The clod vanished in a halo of dirt. Penny dropped instantly. A perfect hit. Ira and I couldn't believe it. I never dreamed I'd get close, let alone land a perfect hit. I looked at Ira slack-jawed. His eyes glazed behind his glasses.

"It was perfect." he whispered. "She just turned and walked right under the thing at the perfect moment and “Wham!” and she's down!"

"Daaaaaaaaaaaaaady!" Penny was up and screaming. Three front-yards away and I could hear the shock, anger, and hunger for revenge in her whining, Neeyah! Neeyah! little girl voice.

The beauty of the shot was forgotten in guilty panic. Ira disappeared. I ran for home, slammed through the door, scooted into my room and slid under my bed.

I knew Penny's dad was coming for me. It was claustrophobic and quiet under my bed. Little dust balls rolled in front of my nostrils. I counted dust tumbleweeds in the high desert under my bed. I knew a storm was coming.

Thump, thump, thump! I heard Penny's daddy's angry fist on the front door. Thump, thump, thump!

I could hear the floor creak as my Dad walked to the front door. (Even then I knew you were big dad.) I heard angry voices and stayed very still. Slamming doors.

Dad came into my room and called me out from under the bed. Gentle voiced. No shaking rage, no heavy anger. In a gentle voice. "What happened Dennis?"

I told you. You listened. And as the story unwound, I know you understood the wonder of the shot, that magic trajectory, the incredible long flight of the clod as it extinguished the ringing sound of ²Neeyah Neeyah³s in my ears.

Later mom told me you'd grabbed Penny's daddy by his redneck and held him up a bit when he'd tried to pass by you to get to me.

I don't know if that really happened. But I hope it did.

Wednesday, March 16, 2005

Hawaiian Bumble Bee

To Bee or not to be?

One of the most vivid memories I have of Hawaii is of a huge, black bulbous bumble bee floating menacingly over my head while I listened to band playing a concert in the park.

The Royal Hawaiian Band was dressed in Gilbert & Sullivan Military cut white uniforms. Each musician sported a red Hibiscus the size of a dinner plate in the button hole of a starched lapel. The eyes of every musician locked on the conductor as he dramatically pumped his arms.
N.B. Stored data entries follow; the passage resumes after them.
## src/logic/stream_fifo.sv

```systemverilog
`timescale 1ns/1ns
`default_nettype none

module stream_fifo #(
  parameter type T     = logic [7:0],
  parameter int  DEPTH = 16
) (
  input  logic clk,
  input  logic rst,
  input  logic in_valid,
  output logic in_ready,
  input  T     in_data,
  output logic out_valid,
  input  logic out_ready,
  output T     out_data
);

  localparam int PTR_W = $clog2(DEPTH);
  localparam int CNT_W = $clog2(DEPTH + 1);

  T                   mem [0:DEPTH-1];
  logic [PTR_W-1:0]   wr_ptr;
  logic [PTR_W-1:0]   rd_ptr;
  logic [CNT_W-1:0]   count;
  logic               push;
  logic               pop;

  function automatic logic [PTR_W-1:0] bump(input logic [PTR_W-1:0] p);
    return (p == PTR_W'(DEPTH - 1)) ? '0 : p + 1'b1;
  endfunction

  assign in_ready  = (count != CNT_W'(DEPTH));   // Only full blocks
  assign out_valid = (count != '0);
  assign out_data  = mem[rd_ptr];
  assign push      = in_valid && in_ready;
  assign pop       = out_valid && out_ready;

  always_ff @(posedge clk) begin
    if (push) begin
      mem[wr_ptr] <= in_data;
    end
  end

  always_ff @(posedge clk) begin
    if (rst) begin
      wr_ptr <= '0;
      rd_ptr <= '0;
      count  <= '0;
    end else begin
      if (push) begin
        wr_ptr <= bump(wr_ptr);
      end
      if (pop) begin
        rd_ptr <= bump(rd_ptr);
      end
      case ({push, pop})
        2'b10:   count <= count + 1'b1;
        2'b01:   count <= count - 1'b1;
        default: count <= count;
      endcase
    end
  end

endmodule

`default_nettype wire

```
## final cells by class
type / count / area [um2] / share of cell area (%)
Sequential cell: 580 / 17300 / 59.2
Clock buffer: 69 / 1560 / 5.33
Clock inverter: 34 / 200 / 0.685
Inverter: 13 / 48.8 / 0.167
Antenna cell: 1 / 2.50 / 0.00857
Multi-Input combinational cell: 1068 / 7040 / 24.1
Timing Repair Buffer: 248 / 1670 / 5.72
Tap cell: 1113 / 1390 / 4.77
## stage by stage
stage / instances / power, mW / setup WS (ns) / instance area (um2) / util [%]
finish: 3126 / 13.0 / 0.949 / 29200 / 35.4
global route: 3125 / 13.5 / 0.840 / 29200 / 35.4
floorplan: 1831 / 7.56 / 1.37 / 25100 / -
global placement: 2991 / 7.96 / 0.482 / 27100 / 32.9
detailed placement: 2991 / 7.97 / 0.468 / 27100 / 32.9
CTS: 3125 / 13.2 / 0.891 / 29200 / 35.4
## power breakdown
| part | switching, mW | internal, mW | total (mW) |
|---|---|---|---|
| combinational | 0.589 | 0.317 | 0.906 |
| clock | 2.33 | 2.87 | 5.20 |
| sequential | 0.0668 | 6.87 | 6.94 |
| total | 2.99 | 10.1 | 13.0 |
File: src/heartbeatTimer.sv
// Heartbeat interval timer
// Raises a one-cycle heartbeat request every heartbeatInterval cycles

`timescale 1ns/1ps

module heartbeatTimer import evgPkg::*; (
    input  logic        evgTxClk,
    input  logic        reset,
    input  logic [31:0] heartbeatInterval,
    output logic        heartbeatRequest
);

    // Cycles left until the next request
    logic [31:0] heartbeatCounter;

    // Set once the counter has been loaded from a valid interval
    logic running;

    always_ff @(posedge evgTxClk) begin
        if (reset) begin
            heartbeatCounter <= '0;
            running <= 1'b0;
            heartbeatRequest <= 1'b0;
        end else if (heartbeatInterval > heartbeatMinInterval) begin
            if (!running) begin
                // First load after reset or after the interval became valid
                // The first request follows a full interval from here
                heartbeatCounter <= heartbeatInterval - 1'b1;
                running <= 1'b1;
                heartbeatRequest <= 1'b0;
            end else if (heartbeatCounter == '0) begin
                heartbeatCounter <= heartbeatInterval - 1'b1;
                heartbeatRequest <= 1'b1;
            end else begin
                heartbeatCounter <= heartbeatCounter - 1'b1;
                heartbeatRequest <= 1'b0;
            end
        end else begin
            // Disabled, so the counter parks at zero and nothing is requested
            heartbeatCounter <= '0;
            running <= 1'b0;
            heartbeatRequest <= 1'b0;
        end
    end

endmodule
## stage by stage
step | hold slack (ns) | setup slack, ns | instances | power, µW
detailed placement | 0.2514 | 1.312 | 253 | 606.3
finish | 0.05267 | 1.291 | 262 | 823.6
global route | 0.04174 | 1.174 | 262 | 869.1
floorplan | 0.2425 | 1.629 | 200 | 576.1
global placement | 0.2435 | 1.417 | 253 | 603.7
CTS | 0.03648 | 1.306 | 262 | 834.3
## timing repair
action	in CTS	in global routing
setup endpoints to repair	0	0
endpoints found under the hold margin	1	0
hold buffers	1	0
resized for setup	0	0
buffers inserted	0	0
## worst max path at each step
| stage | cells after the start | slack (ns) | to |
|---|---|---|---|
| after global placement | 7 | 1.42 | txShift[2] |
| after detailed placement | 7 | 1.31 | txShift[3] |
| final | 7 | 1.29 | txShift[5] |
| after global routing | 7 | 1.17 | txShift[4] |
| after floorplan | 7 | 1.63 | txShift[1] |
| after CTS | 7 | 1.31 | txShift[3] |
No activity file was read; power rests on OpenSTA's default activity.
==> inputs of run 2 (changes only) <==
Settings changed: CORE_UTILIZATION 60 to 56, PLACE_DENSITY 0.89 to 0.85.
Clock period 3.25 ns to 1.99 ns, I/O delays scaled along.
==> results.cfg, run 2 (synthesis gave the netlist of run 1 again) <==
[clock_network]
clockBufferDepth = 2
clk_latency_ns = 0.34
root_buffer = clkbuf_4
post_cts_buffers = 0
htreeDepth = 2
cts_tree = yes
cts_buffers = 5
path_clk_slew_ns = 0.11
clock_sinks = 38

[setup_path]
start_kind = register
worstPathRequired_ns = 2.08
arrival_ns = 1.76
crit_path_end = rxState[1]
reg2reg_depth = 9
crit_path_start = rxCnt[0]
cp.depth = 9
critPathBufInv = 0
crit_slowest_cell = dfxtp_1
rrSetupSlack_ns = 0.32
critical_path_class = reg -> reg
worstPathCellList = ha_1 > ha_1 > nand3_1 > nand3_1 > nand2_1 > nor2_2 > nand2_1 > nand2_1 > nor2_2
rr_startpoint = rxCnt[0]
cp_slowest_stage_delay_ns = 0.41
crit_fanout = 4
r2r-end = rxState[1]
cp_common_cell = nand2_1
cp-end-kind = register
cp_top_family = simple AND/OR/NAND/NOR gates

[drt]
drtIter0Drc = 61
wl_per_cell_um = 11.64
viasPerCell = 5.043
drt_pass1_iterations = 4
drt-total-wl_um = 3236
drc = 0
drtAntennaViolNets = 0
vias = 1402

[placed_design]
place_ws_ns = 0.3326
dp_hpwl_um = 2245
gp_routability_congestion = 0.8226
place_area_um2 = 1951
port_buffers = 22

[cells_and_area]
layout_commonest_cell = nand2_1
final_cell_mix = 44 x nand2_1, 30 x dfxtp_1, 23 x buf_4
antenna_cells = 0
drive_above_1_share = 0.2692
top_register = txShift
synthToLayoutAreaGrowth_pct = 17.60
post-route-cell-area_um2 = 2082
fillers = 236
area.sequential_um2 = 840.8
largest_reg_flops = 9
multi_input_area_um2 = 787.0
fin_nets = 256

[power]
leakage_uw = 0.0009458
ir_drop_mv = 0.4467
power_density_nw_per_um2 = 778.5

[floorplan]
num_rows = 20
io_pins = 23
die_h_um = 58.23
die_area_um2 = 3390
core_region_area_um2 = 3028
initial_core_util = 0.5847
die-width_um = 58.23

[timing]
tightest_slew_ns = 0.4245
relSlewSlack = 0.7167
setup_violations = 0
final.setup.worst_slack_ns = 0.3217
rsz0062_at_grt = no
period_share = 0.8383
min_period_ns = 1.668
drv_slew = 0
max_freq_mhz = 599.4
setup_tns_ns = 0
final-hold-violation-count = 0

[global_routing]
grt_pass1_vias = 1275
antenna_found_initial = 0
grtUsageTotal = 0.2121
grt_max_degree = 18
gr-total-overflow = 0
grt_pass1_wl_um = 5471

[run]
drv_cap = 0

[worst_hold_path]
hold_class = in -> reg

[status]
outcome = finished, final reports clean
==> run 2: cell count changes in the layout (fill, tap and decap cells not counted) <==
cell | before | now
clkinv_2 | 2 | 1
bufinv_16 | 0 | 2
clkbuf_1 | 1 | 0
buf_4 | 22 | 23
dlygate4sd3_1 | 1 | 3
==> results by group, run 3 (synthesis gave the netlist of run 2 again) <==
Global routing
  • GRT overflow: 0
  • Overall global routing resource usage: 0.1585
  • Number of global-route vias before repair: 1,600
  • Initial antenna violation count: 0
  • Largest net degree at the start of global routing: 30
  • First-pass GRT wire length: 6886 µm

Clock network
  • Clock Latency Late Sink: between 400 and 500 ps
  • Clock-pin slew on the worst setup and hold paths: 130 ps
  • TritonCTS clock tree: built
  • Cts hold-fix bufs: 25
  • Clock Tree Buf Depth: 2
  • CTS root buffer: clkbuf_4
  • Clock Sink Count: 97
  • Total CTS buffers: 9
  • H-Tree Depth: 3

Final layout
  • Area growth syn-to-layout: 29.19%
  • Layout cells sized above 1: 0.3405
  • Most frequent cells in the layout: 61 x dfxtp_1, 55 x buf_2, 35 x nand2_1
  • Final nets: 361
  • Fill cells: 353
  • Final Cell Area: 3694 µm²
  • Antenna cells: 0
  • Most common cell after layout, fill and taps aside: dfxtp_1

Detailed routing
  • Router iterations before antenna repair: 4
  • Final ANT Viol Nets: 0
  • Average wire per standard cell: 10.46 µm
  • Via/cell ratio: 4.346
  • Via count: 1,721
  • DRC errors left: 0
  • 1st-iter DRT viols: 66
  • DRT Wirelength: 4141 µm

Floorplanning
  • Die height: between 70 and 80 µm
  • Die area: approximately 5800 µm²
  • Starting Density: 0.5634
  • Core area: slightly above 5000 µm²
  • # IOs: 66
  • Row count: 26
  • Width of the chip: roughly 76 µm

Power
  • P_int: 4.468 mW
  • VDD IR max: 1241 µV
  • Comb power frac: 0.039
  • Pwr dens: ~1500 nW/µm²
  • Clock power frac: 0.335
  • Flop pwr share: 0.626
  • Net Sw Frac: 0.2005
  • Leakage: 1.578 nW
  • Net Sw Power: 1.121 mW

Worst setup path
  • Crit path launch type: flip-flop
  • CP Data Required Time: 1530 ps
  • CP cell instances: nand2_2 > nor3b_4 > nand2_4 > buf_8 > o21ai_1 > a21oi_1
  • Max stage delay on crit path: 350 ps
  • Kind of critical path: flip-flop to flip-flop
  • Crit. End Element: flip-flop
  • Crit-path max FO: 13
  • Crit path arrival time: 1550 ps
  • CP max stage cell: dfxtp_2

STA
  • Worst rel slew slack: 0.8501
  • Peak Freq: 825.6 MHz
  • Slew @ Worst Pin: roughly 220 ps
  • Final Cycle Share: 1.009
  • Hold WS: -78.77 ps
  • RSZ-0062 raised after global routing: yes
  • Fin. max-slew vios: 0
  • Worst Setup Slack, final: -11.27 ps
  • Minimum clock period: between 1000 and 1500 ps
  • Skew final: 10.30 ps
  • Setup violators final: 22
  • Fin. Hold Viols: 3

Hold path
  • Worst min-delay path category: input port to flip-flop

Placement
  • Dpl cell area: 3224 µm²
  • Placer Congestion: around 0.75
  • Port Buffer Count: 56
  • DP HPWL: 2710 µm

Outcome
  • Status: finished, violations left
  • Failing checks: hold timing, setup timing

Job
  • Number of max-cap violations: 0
<file path="src/rtl/pd_i2c_params.svh">
`ifndef PD_I2C_PARAMS_SVH
`define PD_I2C_PARAMS_SVH

// ----------------------------------------
// Route register
// ----------------------------------------
`define PD_I2C_CFG_W 6 // {dpdm_swap, cc_swap, mcu_route, slv_route}
`define PD_I2C_CFG_RST 6'h0F // Both agents OFF and no swap

// ----------------------------------------
// Pad side
// ----------------------------------------
`define PD_I2C_NUM_PAIRS 3 // GPIO, CC1/CC2, DP/DM
`define PD_I2C_SYNC_STAGES 2 // Flops on each pad input

`endif

</file>
<file path="src/rtl/pd_i2c_pkg.sv">
package pd_i2c_pkg;

	// Route code of one I2C agent
	typedef enum logic [1:0] {
		ROUTE_GPIO = 2'd0,
		ROUTE_CC   = 2'd1, // Swappable
		ROUTE_DPDM = 2'd2, // Swappable
		ROUTE_OFF  = 2'd3
	} route_e;

	// Route register layout, MSB first
	typedef struct packed {
		logic   dpdm_swap; // DM carries SDA
		logic   cc_swap; // CC2 carries SDA
		route_e mcu_route;
		route_e slv_route;
	} route_cfg_t;

	// Two open-drain lines where 1 is released
	typedef struct packed {
		logic first; // SDA, GPIO SDA, CC1 or DP
		logic second; // SCL, GPIO SCL, CC2 or DM
	} pad_pair_t;

	localparam int PAIR_GPIO = 0;
	localparam int PAIR_CC   = 1;
	localparam int PAIR_DPDM = 2;

endpackage

</file>
<file path="src/rtl/route_sel_if.sv">
`timescale 1ns/1ps
`include "pd_i2c_params.svh"

interface route_sel_if;

	logic [`PD_I2C_NUM_PAIRS-1:0] slv_sel; // One-hot or zero by pair index
	logic [`PD_I2C_NUM_PAIRS-1:0] mcu_sel; // One-hot or zero by pair index
	logic                         cc_swap;
	logic                         dpdm_swap;

	// Written by the route register
	modport cfg (
		output slv_sel,
		output mcu_sel,
		output cc_swap,
		output dpdm_swap
	);

	// Read by pad pairs and the input merge
	modport user (
		input slv_sel,
		input mcu_sel,
		input cc_swap,
		input dpdm_swap
	);

endinterface

</file>
<file path="src/rtl/i2c_route_cfg.sv">
`timescale 1ns/1ps
`include "pd_i2c_params.svh"

module i2c_route_cfg (
	input  logic                   i_clk,
	input  logic                   i_arst_n,
	input  logic                   i_cfg_we, // One-cycle write strobe
	input  pd_i2c_pkg::route_cfg_t i_cfg_wdat,
	input  logic                   i_strtch_en,
	input  logic                   i_stretch_req,
	route_sel_if.cfg               sel,
	output logic                   o_slv_scl_low,
	output logic                   o_cci2c_en,
	output pd_i2c_pkg::route_cfg_t o_cfg
);

	pd_i2c_pkg::route_cfg_t       cfg_q;
	logic [`PD_I2C_NUM_PAIRS-1:0] slv_dec;
	logic [`PD_I2C_NUM_PAIRS-1:0] mcu_dec;

	// Route code to a pair select that is zero for OFF
	function automatic logic [`PD_I2C_NUM_PAIRS-1:0] route_dec(input pd_i2c_pkg::route_e r);
		logic [`PD_I2C_NUM_PAIRS-1:0] dec;
		dec = '0;
		case (r)
			pd_i2c_pkg::ROUTE_GPIO: dec[pd_i2c_pkg::PAIR_GPIO] = 1'b1;
			pd_i2c_pkg::ROUTE_CC:   dec[pd_i2c_pkg::PAIR_CC] = 1'b1;
			pd_i2c_pkg::ROUTE_DPDM: dec[pd_i2c_pkg::PAIR_DPDM] = 1'b1;
			default:                dec = '0;
		endcase
		return dec;
	endfunction

	// ----------------------------------------
	// Route register
	// ----------------------------------------
	always_ff @(posedge i_clk or negedge i_arst_n) begin
		if (!i_arst_n) begin
			cfg_q <= pd_i2c_pkg::route_cfg_t'(`PD_I2C_CFG_RST);
		end else if (i_cfg_we) begin
			cfg_q <= i_cfg_wdat;
		end
	end

	assign o_cfg = cfg_q;

	// ----------------------------------------
	// Select decode
	// ----------------------------------------
	assign slv_dec = route_dec(cfg_q.slv_route);
	assign mcu_dec = route_dec(cfg_q.mcu_route);

	assign sel.slv_sel   = slv_dec;
	assign sel.mcu_sel   = mcu_dec;
	assign sel.cc_swap   = cfg_q.cc_swap;
	assign sel.dpdm_swap = cfg_q.dpdm_swap;

	assign o_slv_scl_low = i_strtch_en & i_stretch_req; // Slave holds SCL low
	assign o_cci2c_en    = slv_dec[pd_i2c_pkg::PAIR_CC] |
		mcu_dec[pd_i2c_pkg::PAIR_CC]; // CC pins in I2C mode

endmodule

</file>
<file path="src/rtl/i2c_pad_pair.sv">
`timescale 1ns/1ps

module i2c_pad_pair #(
	parameter int PAIR_IDX = 0 // 0 GPIO, 1 CC, 2 DP/DM
) (
	route_sel_if.user              sel,
	input  pd_i2c_pkg::pad_pair_t  i_slv, // Only SDA as SCL comes from the hold
	input  logic                   i_slv_scl_low,
	input  pd_i2c_pkg::pad_pair_t  i_mcu,
	output pd_i2c_pkg::pad_pair_t  o_pad
);

	logic slv_on; // Slave routed here
	logic mcu_on; // Master routed here
	logic sda_low;
	logic scl_low;
	logic swap;

	assign slv_on = sel.slv_sel[PAIR_IDX];
	assign mcu_on = sel.mcu_sel[PAIR_IDX];

	// ----------------------------------------
	// Wired-AND of both agents
	// ----------------------------------------
	always_comb begin
		sda_low = (slv_on & ~i_slv.first) | (mcu_on & ~i_mcu.first);
		scl_low = (slv_on & i_slv_scl_low) | (mcu_on & ~i_mcu.second);
	end

	// ----------------------------------------
	// Swap bit of this pair
	// ----------------------------------------
	generate
		if (PAIR_IDX == pd_i2c_pkg::PAIR_CC) begin : g_swap_cc
			assign swap = sel.cc_swap;
		end else if (PAIR_IDX == pd_i2c_pkg::PAIR_DPDM) begin : g_swap_dpdm
			assign swap = sel.dpdm_swap;
		end else begin : g_swap_none
			assign swap = 1'b0; // GPIO pair is fixed
		end
	endgenerate

	// Open-drain levels toward the pads
	always_comb begin
		if (swap) begin
			o_pad.first  = ~scl_low; // CC1 or DP carries SCL
			o_pad.second = ~sda_low;
		end else begin
			o_pad.first  = ~sda_low;
			o_pad.second = ~scl_low;
		end
	end

endmodule

</file>
<file path="src/rtl/i2c_in_merge.sv">
`timescale 1ns/1ps
`include "pd_i2c_params.svh"

module i2c_in_merge (
	input  logic                  i_clk,
	input  logic                  i_arst_n,
	input  pd_i2c_pkg::pad_pair_t i_gpio_pad,
	input  pd_i2c_pkg::pad_pair_t i_cc_pad,
	input  pd_i2c_pkg::pad_pair_t i_dpdm_pad,
	route_sel_if.user             sel,
	output pd_i2c_pkg::pad_pair_t o_slv_in,
	output pd_i2c_pkg::pad_pair_t o_mcu_in
);

	localparam int NS = `PD_I2C_SYNC_STAGES;
	localparam int NP = `PD_I2C_NUM_PAIRS;

	pd_i2c_pkg::pad_pair_t [NP-1:0] pad_raw; // Indexed by pair
	pd_i2c_pkg::pad_pair_t [NP-1:0] sync_q [NS];
	pd_i2c_pkg::pad_pair_t [NP-1:0] pair_in; // SDA in first after unswap
	logic                           slv_sda_low;
	logic                           slv_scl_low;
	logic                           mcu_sda_low;
	logic                           mcu_scl_low;

	assign pad_raw[pd_i2c_pkg::PAIR_GPIO] = i_gpio_pad;
	assign pad_raw[pd_i2c_pkg::PAIR_CC]   = i_cc_pad;
	assign pad_raw[pd_i2c_pkg::PAIR_DPDM] = i_dpdm_pad;

	// ----------------------------------------
	// Pad synchronizers
	// ----------------------------------------
	always_ff @(posedge i_clk or negedge i_arst_n) begin
		if (!i_arst_n) begin
			for (int i = 0; i < NS; i++) begin
				sync_q[i] <= '1; // Lines released
			end
		end else begin
			sync_q[0] <= pad_raw;
			for (int i = 1; i < NS; i++) begin
				sync_q[i] <= sync_q[i-1];
			end
		end
	end

	// Undo the swap on CC and DP/DM
	always_comb begin
		pair_in = sync_q[NS-1];
		if (sel.cc_swap) begin
			pair_in[pd_i2c_pkg::PAIR_CC].first  = sync_q[NS-1][pd_i2c_pkg::PAIR_CC].second;
			pair_in[pd_i2c_pkg::PAIR_CC].second = sync_q[NS-1][pd_i2c_pkg::PAIR_CC].first;
		end
		if (sel.dpdm_swap) begin
			pair_in[pd_i2c_pkg::PAIR_DPDM].first  = sync_q[NS-1][pd_i2c_pkg::PAIR_DPDM].second;
			pair_in[pd_i2c_pkg::PAIR_DPDM].second = sync_q[NS-1][pd_i2c_pkg::PAIR_DPDM].first;
		end
	end

	// ----------------------------------------
	// Per-agent wired-AND
	// ----------------------------------------
	always_comb begin
		slv_sda_low = 1'b0;
		slv_scl_low = 1'b0;
		mcu_sda_low = 1'b0;
		mcu_scl_low = 1'b0;
		for (int k = 0; k < NP; k++) begin
			slv_sda_low |= sel.slv_sel[k] & ~pair_in[k].first;
			slv_scl_low |= sel.slv_sel[k] & ~pair_in[k].second;
			mcu_sda_low |= sel.mcu_sel[k] & ~pair_in[k].first;
			mcu_scl_low |= sel.mcu_sel[k] & ~pair_in[k].second;
		end
	end

	assign o_slv_in.first  = ~slv_sda_low; // Released when unrouted
	assign o_slv_in.second = ~slv_scl_low;
	assign o_mcu_in.first  = ~mcu_sda_low;
	assign o_mcu_in.second = ~mcu_scl_low;

endmodule

</file>
<file path="src/rtl/pd_i2c_router.sv">
`timescale 1ns/1ps
`include "pd_i2c_params.svh"

module pd_i2c_router (
	input  logic                     i_clk,
	input  logic                     i_arst_n,
	input  logic                     i_cfg_we,
	input  logic [`PD_I2C_CFG_W-1:0] i_cfg_wdat,
	input  logic                     i_strtch_en, // Stretch allowed
	input  logic                     i_stretch_req, // Slave engine wants SCL held
	input  logic                     i_slv_sda_o,
	input  logic                     i_mcu_sda_o,
	input  logic                     i_mcu_scl_o,
	input  logic                     i_gpio_sda,
	input  logic                     i_gpio_scl,
	input  logic                     i_cc1,
	input  logic                     i_cc2,
	input  logic                     i_dp,
	input  logic                     i_dm,
	output logic                     o_gpio_sda,
	output logic                     o_gpio_scl,
	output logic                     o_cc1,
	output logic                     o_cc2,
	output logic                     o_dp,
	output logic                     o_dm,
	output logic                     o_slv_sda_i,
	output logic                     o_slv_scl_i,
	output logic                     o_mcu_sda_i,
	output logic                     o_mcu_scl_i,
	output logic                     o_cci2c_en,
	output logic [`PD_I2C_CFG_W-1:0] o_cfg
);

	pd_i2c_pkg::route_cfg_t cfg_wdat;
	pd_i2c_pkg::route_cfg_t cfg_q;
	pd_i2c_pkg::pad_pair_t  slv_drv; // SCL field unused
	pd_i2c_pkg::pad_pair_t  mcu_drv;
	pd_i2c_pkg::pad_pair_t  gpio_do, cc_do, dpdm_do;
	pd_i2c_pkg::pad_pair_t  gpio_di, cc_di, dpdm_di;
	pd_i2c_pkg::pad_pair_t  slv_in, mcu_in;
	logic                   slv_scl_low;

	route_sel_if u_sel ();

	assign cfg_wdat = pd_i2c_pkg::route_cfg_t'(i_cfg_wdat);
	assign o_cfg    = cfg_q;

	assign slv_drv = '{first: i_slv_sda_o, second: 1'b1};
	assign mcu_drv = '{first: i_mcu_sda_o, second: i_mcu_scl_o};
	assign gpio_di = '{first: i_gpio_sda, second: i_gpio_scl};
	assign cc_di   = '{first: i_cc1, second: i_cc2};
	assign dpdm_di = '{first: i_dp, second: i_dm};

	i2c_route_cfg u_route_cfg (
		.i_clk         (i_clk),
		.i_arst_n      (i_arst_n),
		.i_cfg_we      (i_cfg_we),
		.i_cfg_wdat    (cfg_wdat),
		.i_strtch_en   (i_strtch_en),
		.i_stretch_req (i_stretch_req),
		.sel           (u_sel.cfg),
		.o_slv_scl_low (slv_scl_low),
		.o_cci2c_en    (o_cci2c_en),
		.o_cfg         (cfg_q)
	);

	// ----------------------------------------
	// Toward the pads
	// ----------------------------------------
	i2c_pad_pair #(.PAIR_IDX(pd_i2c_pkg::PAIR_GPIO)) u_pair_gpio (
		.sel (u_sel.user), .i_slv (slv_drv), .i_slv_scl_low (slv_scl_low),
		.i_mcu (mcu_drv), .o_pad (gpio_do)
	);
	i2c_pad_pair #(.PAIR_IDX(pd_i2c_pkg::PAIR_CC)) u_pair_cc (
		.sel (u_sel.user), .i_slv (slv_drv), .i_slv_scl_low (slv_scl_low),
		.i_mcu (mcu_drv), .o_pad (cc_do)
	);
	i2c_pad_pair #(.PAIR_IDX(pd_i2c_pkg::PAIR_DPDM)) u_pair_dpdm (
		.sel (u_sel.user), .i_slv (slv_drv), .i_slv_scl_low (slv_scl_low),
		.i_mcu (mcu_drv), .o_pad (dpdm_do)
	);

	assign {o_gpio_sda, o_gpio_scl} = gpio_do;
	assign {o_cc1, o_cc2}           = cc_do;
	assign {o_dp, o_dm}             = dpdm_do;

	// ----------------------------------------
	// Back from the pads
	// ----------------------------------------
	i2c_in_merge u_in_merge (
		.i_clk      (i_clk),
		.i_arst_n   (i_arst_n),
		.i_gpio_pad (gpio_di),
		.i_cc_pad   (cc_di),
		.i_dpdm_pad (dpdm_di),
		.sel        (u_sel.user),
		.o_slv_in   (slv_in),
		.o_mcu_in   (mcu_in)
	);

	assign {o_slv_sda_i, o_slv_scl_i} = slv_in;
	assign {o_mcu_sda_i, o_mcu_scl_i} = mcu_in;

endmodule

</file>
Each player wore a brilliant white pith-helmet. The conductor's helmet sported a golden badge that flashed under the tropical sun. Like a marionette, the conductor stood ramrod strait, arms raised, head and hands twitching and flicking. He jerked out his connections to Souza. The conductor was high above the lazy crowd on an elevated bandstand. The lawns of the park were fresh cut, you could taste the green tang with each breath. The faint perfume of flowers was a base beat on the air.

A Polo game clacked in the background. The riders far enough away that the sound of their ponies' hooves was lost in the marching boom of Souza's tuba and trumpet chorus.

The crowd was slow and appreciative. They lay scattered about the lawns, lounging on a checkerboard of picnic blankets, sipping cool drinks and enjoying a slow lunch. The white band played on enthusiastically, Sousa's vigorous marches, a contrast with the "one, two, three days I be there" mentality of the islands. We had picnic lunched and cool drinks as the band played on.

The bee carried on buzzing through the crowd. A ripple ran through the field. The bee was huge easily as large as a small child's fist. It seemed impossible that the frantic, high rev thrumming of its tiny wings could keep that bloated body afloat. The insect staggered through the air in ridiculous counter point to the banging drums and blaring trumpet of the band.

Panicked people swiped at it with seat cushions and sun hats. The buzzing black-bomb rode the air unsteadily, banking and swooping and swooping and banking. Diamond Head was eroding quietly in the background.

A sunburned mainland matron tented in a flowered MU-MU finally connected with a folder newspaper. The bee shot in a solid line drive straight at the band conductor. The bumble bee stuck him in the neck like a well aimed dart. His mechanical interpretation of Sousa became manic. But kept tempo, and ended with a properly choreographed clash of symbols & brass.